An additional 227 licensed childcare spaces will be created in the province, as part of the government’s four-year platform to increase childcare access, at a cost of $75.5 million in 2021-22.

Post-secondary institutions will receive $678.5 million, an increase of 4.4 per cent, and an additional $39.8 million for student supports including the promised increase to the Saskatchewan Advantage Scholarship.

Highlights: social services, justice, and infrastructure

Social services projects will receive a 4.5 per cent increase in funding for a total of $1.56 billion this budget, which will be allocated to cover changes in several support programs for the province’s most vulnerable residents. 

The Seniors Income Plan will receive an additional $3.5 million, and the Saskatchewan Assured Income for Disability will get an increase of $19 million.

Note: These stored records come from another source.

==> config.mk <==
export PLATFORM = sky130hd
export DESIGN_NAME = hcordic_iter_ctrl
export DESIGN_NICKNAME = d
export VERILOG_FILES = /design/src/rtl/hcordic_pkg.sv /design/src/rtl/hcordic_conv_detect.sv /design/src/rtl/hcordic_iter_ctrl.sv
export SDC_FILE = /design/constraint.sdc
export NUM_CORES = 1
export LEC_CHECK = 0
export ABC_AREA = 1
export CAP_MARGIN = 10
export CORE_AREA = 2 2 159 161
export CTS_BUF_LIST = sky130_fd_sc_hd__clkbuf_8 sky130_fd_sc_hd__clkbuf_16
export DETAILED_ROUTE_END_ITERATION = 10
export DIE_AREA = 0 0 161 163
export GPL_TIMING_DRIVEN = 0
export PLACE_DENSITY = 0.66
export SKIP_CTS_REPAIR_TIMING = 1
export SLEW_MARGIN = 20
export SYNTH_ARGS = -nofsm -noshare
export SYNTH_HDL_FRONTEND = slang
export SYNTH_HIERARCHICAL = 1
export SYNTH_SLANG_ARGS = --single-unit
==> constraint.sdc <==
create_clock -name clock -period 4.1 [get_ports clock]
set_input_delay 0.82 -clock clock [delete_from_list [all_inputs] [get_ports clock]]
set_output_delay 0.82 -clock clock [all_outputs]
set_load 0.02 [all_outputs]
==> src/rtl/hcordic_pkg.sv <==
// Shared types and constants for the HCORDIC iteration controller.
// Float exponent slice and default convergence threshold live here.
package hcordic_pkg;

    typedef enum logic [2:0] {
        ST_IDLE     = 3'd0,
        ST_LOAD     = 3'd1,
        ST_WAIT_ALU = 3'd2,
        ST_CHECK    = 3'd3,
        ST_DONE     = 3'd4
    } state_e;

    localparam logic ROTATION  = 1'b1;
    localparam logic VECTORING = 1'b0;

    localparam logic [1:0] MODE_LINEAR     = 2'b00;
    localparam logic [1:0] MODE_CIRCULAR   = 2'b01;
    localparam logic [1:0] MODE_HYPERBOLIC = 2'b11;

    localparam logic [7:0] CONV_EXP_DEFAULT = 8'h70;

    localparam int EXP_MSB = 30;
    localparam int EXP_LSB = 23;

    function automatic logic [7:0] float_exp(input logic [31:0] f);
        return f[EXP_MSB:EXP_LSB];
    endfunction

endpackage

==> src/rtl/hcordic_conv_detect.sv <==
// Combinational convergence test: residual exponent (z for rotation,
// y for vectoring) at or below the threshold counts as converged.
module hcordic_conv_detect
    import hcordic_pkg::*;
(
    input  logic        operation,
    input  logic [31:0] y,
    input  logic [31:0] z,
    input  logic [7:0]  threshold,
    output logic        converged
);

    logic [7:0] residual_exp;

    assign residual_exp = (operation == ROTATION) ? float_exp(z) : float_exp(y);

    // Zero/denormal is converged regardless of how the threshold is set.
    assign converged = (residual_exp == 8'h00) || (residual_exp <= threshold);

endmodule

==> src/rtl/hcordic_iter_ctrl.sv <==
// Iteration controller and operand bank feeding the HCORDIC state-selection FSM.
// Define HCORDIC_ITER_TIMEOUT_EN to enforce the MAX_ITER limit and drive timeout.
module hcordic_iter_ctrl
    import hcordic_pkg::*;
#(
    parameter int         MAX_ITER = 32,
    parameter logic [7:0] CONV_EXP = CONV_EXP_DEFAULT
) (
    input  logic        clock,
    input  logic        reset_n,
    input  logic        start,
    input  logic        operation,
    input  logic [1:0]  mode,
    input  logic [31:0] x_in,
    input  logic [31:0] y_in,
    input  logic [31:0] z_in,
    input  logic [31:0] k_in,
    input  logic [31:0] x_alu,
    input  logic [31:0] y_alu,
    input  logic [31:0] z_alu,
    input  logic [31:0] k_alu,
    input  logic        done_ALU,
    output logic [31:0] x,
    output logic [31:0] y,
    output logic [31:0] z,
    output logic [31:0] k,
    output logic        op_out,
    output logic [1:0]  mode_out,
    output logic        busy,
    output logic [7:0]  iter_count,
    output logic        result_valid,
    output logic        timeout
);

    state_e state;
    logic   converged;
    logic   limit_hit;

    hcordic_conv_detect u_conv (
        .operation (op_out),
        .y         (y),
        .z         (z),
        .threshold (CONV_EXP),
        .converged (converged)
    );

`ifdef HCORDIC_ITER_TIMEOUT_EN
    localparam logic [7:0] ITER_LIMIT = 8'(MAX_ITER);

    assign limit_hit = (iter_count == ITER_LIMIT);

    // Convergence wins over the limit when both happen on the same check.
    always_ff @(posedge clock or negedge reset_n) begin
        if (!reset_n) begin
            timeout <= 1'b0;
        end else if (state == ST_IDLE && start) begin
            timeout <= 1'b0;
        end else if (state == ST_CHECK && !converged && limit_hit) begin
            timeout <= 1'b1;
        end
    end
`else
    assign limit_hit = 1'b0;
    assign timeout   = 1'b0;
`endif

    always_ff @(posedge clock or negedge reset_n) begin
        if (!reset_n) begin
            state        <= ST_IDLE;
            x            <= '0;
            y            <= '0;
            z            <= '0;
            k            <= '0;
            op_out       <= 1'b0;
            mode_out     <= 2'b00;
            busy         <= 1'b0;
            iter_count   <= '0;
            result_valid <= 1'b0;
        end else begin
            result_valid <= 1'b0;
            case (state)
                ST_IDLE: begin
                    if (start) begin
                        x          <= x_in;
                        y          <= y_in;
                        z          <= z_in;
                        k          <= k_in;
                        op_out     <= operation;
                        mode_out   <= mode;
                        iter_count <= '0;
                        busy       <= 1'b1;
                        state      <= ST_LOAD;
                    end
                end
                ST_LOAD: begin
                    if (converged) begin
                        result_valid <= 1'b1;
                        state        <= ST_DONE;
                    end else begin
                        state <= ST_WAIT_ALU;
                    end
                end
                ST_WAIT_ALU: begin
                    if (done_ALU) begin
                        x <= x_alu;
                        y <= y_alu;
                        z <= z_alu;
                        k <= k_alu;
                        if (iter_count != 8'hFF) begin
                            iter_count <= iter_count + 8'd1;
                        end
                        state <= ST_CHECK;
                    end
                end
                ST_CHECK: begin
                    if (converged || limit_hit) begin
                        result_valid <= 1'b1;
                        state        <= ST_DONE;
                    end else begin
                        state <= ST_WAIT_ALU;
                    end
                end
                ST_DONE: begin
                    busy  <= 1'b0;
                    state <= ST_IDLE;
                end
                default: begin
                    busy  <= 1'b0;
                    state <= ST_IDLE;
                end
            endcase
        end
    end

endmodule

==> results of run 1 <==
==> report_power, final <==
group / leakage [nW] / switching [W] / internal [W] / total (W)
clock: 0.296 / 0.000651 / 0.000923 / 0.00157
combinational: 4.61 / 0.00347 / 0.00236 / 0.00583
sequential: 1.80 / 0.000404 / 0.00210 / 0.00251
total: 6.71 / 0.00452 / 0.00539 / 0.00991
==> synthesized netlist by cell type, drive strengths merged, types with 2 or more instances <==
cell type | n | share of area (%)
a21oi | 4 | 0.26
buf | 51 | 4.5
clkbuf | 7 | 0.34
conb | 2 | 0.097
dfrtp | 144 | 47
ha | 9 | 1.5
inv | 48 | 2.4
nand2 | 847 | 41
nand3 | 7 | 0.52
nor2 | 25 | 1.3
o21ai | 5 | 0.32
==> path summary, 6_finish.rpt <==
path | startpoint | end | slack (ps) | depth (start not counted)
worst max register to register | state[2] | y[4] | 2230 | 9
worst min-delay path | reset_n | z[31] | 340 | 1
worst max-delay path | iter_count[0] | iter_count[0] | 1760 | 1
max in group asynchronous | reset_n | z[14] | 2990 | 2
min in group clock | k[23] | k[23] | 480 | 2
worst min register to register | k[23] | k[23] | 480 | 2
==> flip-flops by register name, indices dropped and copies added (netlist names) <==
signal	cells
busy	1
iter_count	8
k	32
mode_out	2
op_out	1
result_valid	1
state	3
x	32
y	32
z	32
==> final cells by class <==
cell class | instances | area (um^2) | share of cell area [%]
Multi-Input combinational cell | 912 | 3570 | 27.9
Inverter | 48 | 188 | 1.46
Sequential cell | 144 | 3600 | 28.1
Timing Repair Buffer | 404 | 4070 | 31.7
Buffer | 58 | 373 | 2.91
Tap cell | 330 | 413 | 3.22
Clock inverter | 14 | 156 | 1.22
Clock buffer | 18 | 439 | 3.43
==> cell families after synthesis <==
logic type | Yosys count | share of synthesized area [%]
buf+inv | 106 | 7.27
simple gates | 882 | 43.5
compound gates | 11 | 0.779
fa+ha+maj | 9 | 1.46
other cells | 2 | 0.0974
xor+xnor | 1 | 0.114
flops | 144 | 46.7
==> metal layers <==
metal	GRT usage, %	share of wire (%)
met3	6.24	7.5
met4	6.09	1.9
met5	0	0
met1	25.5	42
met2	37.3	49
==> metrics by stage <==
step / util (%) / cells
floorplan: - / 1162
global placement: 49.4 / 1895
detailed placement: 49.5 / 1896
CTS: 51.9 / 1928
global route: 51.9 / 1928
finish: 51.9 / 1928
==> reports/results.tsv, run 1 <==
metric	value	unit
post-synthesis cell count	1155	
die area	0.0262	mm^2
Netlist Area Pre-Place	0.00771	mm^2
max cap viols	0	
post-route cell area	0.0128	mm^2
Startpoint Class	flip-flop	
EDFF count, synth	0	
Pins Over Slew Limit	0	
final worst path period need	2340	ps
antenna cells	0	
Reg clk slew, reported paths	70	ps
die width	161	um
Worst Path Required	3280	ps
number of I/O pins	405	
peak supply drop	0.000296	V
clk sinks	144	
Syn. warnings	6	
Critical Path AT	1520	ps
Fin. Hold Viols	0	
CP cell instances	clkdlybuf4s50_1	
Hold WS	339	ps
clk_lat worst skew	430	ps
CTS tree	done	
CTS buffer count	17	
Post-Place Worst Slack	1760	ps
delay-heaviest family, CP	buffers and inverters	
setup_tns	0	ps
DRT Pass-1 Iters	7	
overall power	0.00991	W
share of cells above drive strength 1	5.88	%
register area share after synthesis	46.7	%
drc violations	0	
Routability Congestion	0.852	
Vias	8391	
first-pass GRT wire length	42.9	mm
PwrDens	774	mW/mm^2
antenna violations before repair	0	
final worst slack	1760	ps
routed vias/inst	4.35	
Yosys cell types	26	
FMAX	0.428	GHz
Root Driver	clkbuf_16	
critical path endpoint category	output port	
vias in the first global route	7886	
antenna viol nets, final	0	
Leakage	6.71	nW
RSZ-0062 raised after global routing	no	
row count	58	
port buffer count	403	
area delta synth->final	66.2	%
WS Path Type	flip-flop to output port	
flops & latches, synth	144	
CTS H-tree depth	4	
Buf/Inv on CP	1	
die height	163	um
asr flop ratio synth	100	%
total track usage	21.3	%
effective utilization at floorplan	31.2	%
Final Cycle Share	57.0	%
core area	0.0247	mm^2
worst slew pin tran	585	ps
gr ovfl total	0	
Routed WL	28.4	mm
Routed WL per cell	14.8	um
critical path's slowest cell	clkdlybuf4s50_1	
final net count	1857	
clock buffer depth	2	
slew margin rel.	61.0	%
commonest non-fill, non-tap cell in the layout	nand2_1	
Main synth FF type	dfrtp_1	
DPL Wire Length	21.8	mm
max incr delay on CP	650	ps
placed inst area	0.0122	mm^2
most frequent cells in the layout	nand2_1 (842), clkdlybuf4s50_1 (402), dfrtp_1 (144)	
outcome	finished clean	
final setup skew	12.0	ps
DRT iter0 DRCs	501	
Synth Area per Inst	6.68	um^2
HP Class	input port to asynchronous set/reset pin	
FILL cells	2426	
largest net degree at the start of global routing	74	
crit-path max FO	6	
# setup viols final	0	
No activity file was read; power rests on OpenSTA's default activity.
==> inputs of run 2 (changes only) <==
Settings changed: CORE_AREA 2 2 159 161 to 2 2 155 157, DIE_AREA 0 0 161 163 to 0 0 157 159, PLACE_DENSITY 0.66 to 0.69.
Clock period 4.1 ns to 2.3 ns, I/O delays scaled along.
==> run 2 against run 1 <==
Compared with the run above: the flow now finishes with violations (negative hold slack); sequential cell count stayed put; core utilization is 3.4 points higher; first-iteration DRC count decreased by 15%; cell count shrank 0.57%; die area down 4.9%; clock-buffer cell count shrank 1; register-to-register slack lost 1800 ps; global-route usage is 1.0 points higher; via count down 0.73%; combinational power up 78%; worst setup slack got worse by 1400 ps.
==> reports/results.tsv, run 2 (synthesis results as in run 1) <==
metric	value	unit	change
outcome	finished, violations left		
failing checks	negative hold slack		
number of I/O pins	405		unchanged
clock buffer depth	2		unchanged
crit-path max FO	6		unchanged
max incr delay on CP	660	ps	about the same
HP Class	input port to asynchronous set/reset pin		
die width	157	um	-2.5%
DP Cell Count	1885		-0.58%
critical path endpoint category	output port		
drc violations	0		unchanged
Pins Over Slew Limit	0		unchanged
WS Path Type	flip-flop to output port		
PwrDens	1390	mW/mm^2	+80%
Fin. Hold Viols	7		+7
total track usage	22.3	%	+1.0 points
CTS H-tree depth	4		unchanged
die height	159	um	-2.5%
final net count	1857		unchanged
Worst Path Required	1840	ps	-1440 ps
FMAX	0.503	GHz	
Util after Layout	55.3	%	+3.4 points
clk sinks	144		unchanged
final worst path period need	1990	ps	
die area	0.0250	mm^2	-4.9%
row count	56		-3.4%
Startpoint Class	flip-flop		
Layout Cells excl Fill	1917		-0.57%
CTS buffer count	17		unchanged
overall power	0.0179	W	+80%
metal1 wirelength	11.4	mm	-3.6%
share of cells above drive strength 1	5.83	%	-0.055 points
setup_tns	0	ps	unchanged
Reg clk slew, reported paths	70	ps	about the same
delay-heaviest family, CP	buffers and inverters		
area delta synth->final	66.3	%	about the same
Buf/Inv on CP	1		unchanged
max cap viols	0		unchanged
largest net degree at the start of global routing	75		+1.4%
DRT iter0 DRCs	425		-15%
met3 wire length	2.47	mm	+15%
RSZ-0062 raised after global routing	no		
clk_lat worst skew	420	ps	about the same
DR top layer	met4		
peak supply drop	0.000536	V	+81%
antenna viol nets, final	0		unchanged
Routed WL	28.5	mm	+0.28%
Critical Path AT	1530	ps	about the same
commonest non-fill, non-tap cell in the layout	nand2_1		
final setup skew	8.36	ps	-3.63 ps
Vias	8330		-0.73%
critical path's slowest cell	clkdlybuf4s50_1		
Routed WL per cell	14.9	um	+0.85%
Routability Congestion	0.848		-0.48%
Leakage	6.71	nW	about the same
# setup viols final	0		unchanged
effective utilization at floorplan	33.2	%	+2.0 points
Hold WS	-29.4	ps	-368 ps
antenna violations before repair	2		+2
port buffer count	403		unchanged
met2 wire len	14.2	mm	+1.6%
Root Driver	clkbuf_16		
routed vias/inst	4.35		-0.16%
CTS tree	done		
slew margin rel.	56.7	%	-4.3 points
DPL Wire Length	21.9	mm	+0.21%
first-pass GRT wire length	42.8	mm	-0.21%
vias in the first global route	7945		+0.75%
Final Cycle Share	86.4	%	
most frequent cells in the layout	nand2_1 (842), clkdlybuf4s50_1 (402), dfrtp_1 (144)		
worst slew pin tran	650	ps	+64.6 ps
DRT Pass-1 Iters	5		-2
CP cell instances	clkdlybuf4s50_1		
gr ovfl total	0		unchanged
core area	0.0232	mm^2	-6.0%
-- run 2: worst register-to-register path: cells and delay by family (launching register included) --
family	cells	cell delay (ps)
simple gates	10	780
flops	1	420
buf+inv	3	280
fa+ha+maj	1	280
-- run 2: area by class of cell --
class                      count  area (um^2)
clock inverter                13          190
inverter                      48          188
buffer                        58          373
multi-input combinational    912         3570
sequential                   144         3600
timing repair buffer         404         4070
antenna                        2         5.00
tap                          319          399
fill                        2207        10400
clock buffer                  17          425
-- run 2: worst paths after layout --
check / startpoint / to / slack [ps] / depth (start not counted)
max: iter_count[5] / iter_count[5] / 310 / 1
min: reset_n / y[4] / -30 / 1
max reg2reg: op_out / state[1] / 460 / 14
min reg2reg: k[19] / k[19] / 480 / 2
max in group asynchronous: reset_n / x[26] / 1550 / 2
min in group clock: k[19] / k[19] / 480 / 2
-- run 2: layer usage --
layer  vias to the layer above  global-route usage (%)
met3                        31                    6.61
met5                         -                       0
met4                         0                    6.46
met2                       321                    39.8
li1                       4282                       -
met1                      3696                    25.7
-- run 2: through the flow --
stage | area [um^2] | setup slack, ps
3_3_place_gp | 12200 | -5280
2_1_floorplan | 7740 | 560
3_5_place_dp | 12200 | 306
5_1_grt | 12800 | 218
6_report | 12800 | 312
4_1_cts | 12800 | 290
-- run 2: where the power goes --
part / leakage, nW / total [W] / internal (W) / switching, W
Combinational: 4.61 / 0.0104 / 0.00421 / 0.00622
Clock: 0.293 / 0.00295 / 0.00181 / 0.00114
Sequential: 1.80 / 0.00447 / 0.00375 / 0.000717
Total: 6.71 / 0.0179 / 0.00977 / 0.00808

Disability services funding will total $660 million, an increase of $48.8 million from last year.

The province has also allocated more funding for residential care spaces for youth with developmental needs, specialized training for foster parents housing children with special needs, and extended family caregivers.

Funding for the justice system will focus on the Saskatchewan Public Safety Agency and the development of a police oversight body, while also providing $4.3 million to courts and correctional centres for pandemic-related safety measures. 

The Saskatoon Correctional Centre has received a $55.8 million investment to build a remand centre and expand the urban camp on site.

Development of a gang violence reduction strategy has been granted $3.2 million, and another $110,000 will fund a police and crisis team (PACT) in Estevan.

A total of $830 million will be invested in highway infrastructure, including the planned construction of passing lanes, highway twinning and other road projects. These upcoming projects will affect an estimated 1,350 kilometres of highways.

The province will also be implementing an annual road use fee of $150 for electric vehicles, paid at the time of registration, which will come into effect beginning in October. With 403 electric vehicles already registered with SGI, Harpauer said the estimated annual revenue will be over $600,000.

Municipal infrastructure investments will total $244.6 million, and investment into Crown corporations will be $1.6 billion this fiscal year. SaskPower, SaskEnergy and SaskTel have pledged funds to conduct system improvements to better their services. 

The province has also planned for $3.8 million in royalty relief to help gas and oil producers invest in methane emission projects, and will be using $9.3 million this year to establish new international trade and export offices in China, India, Japan and Singapore.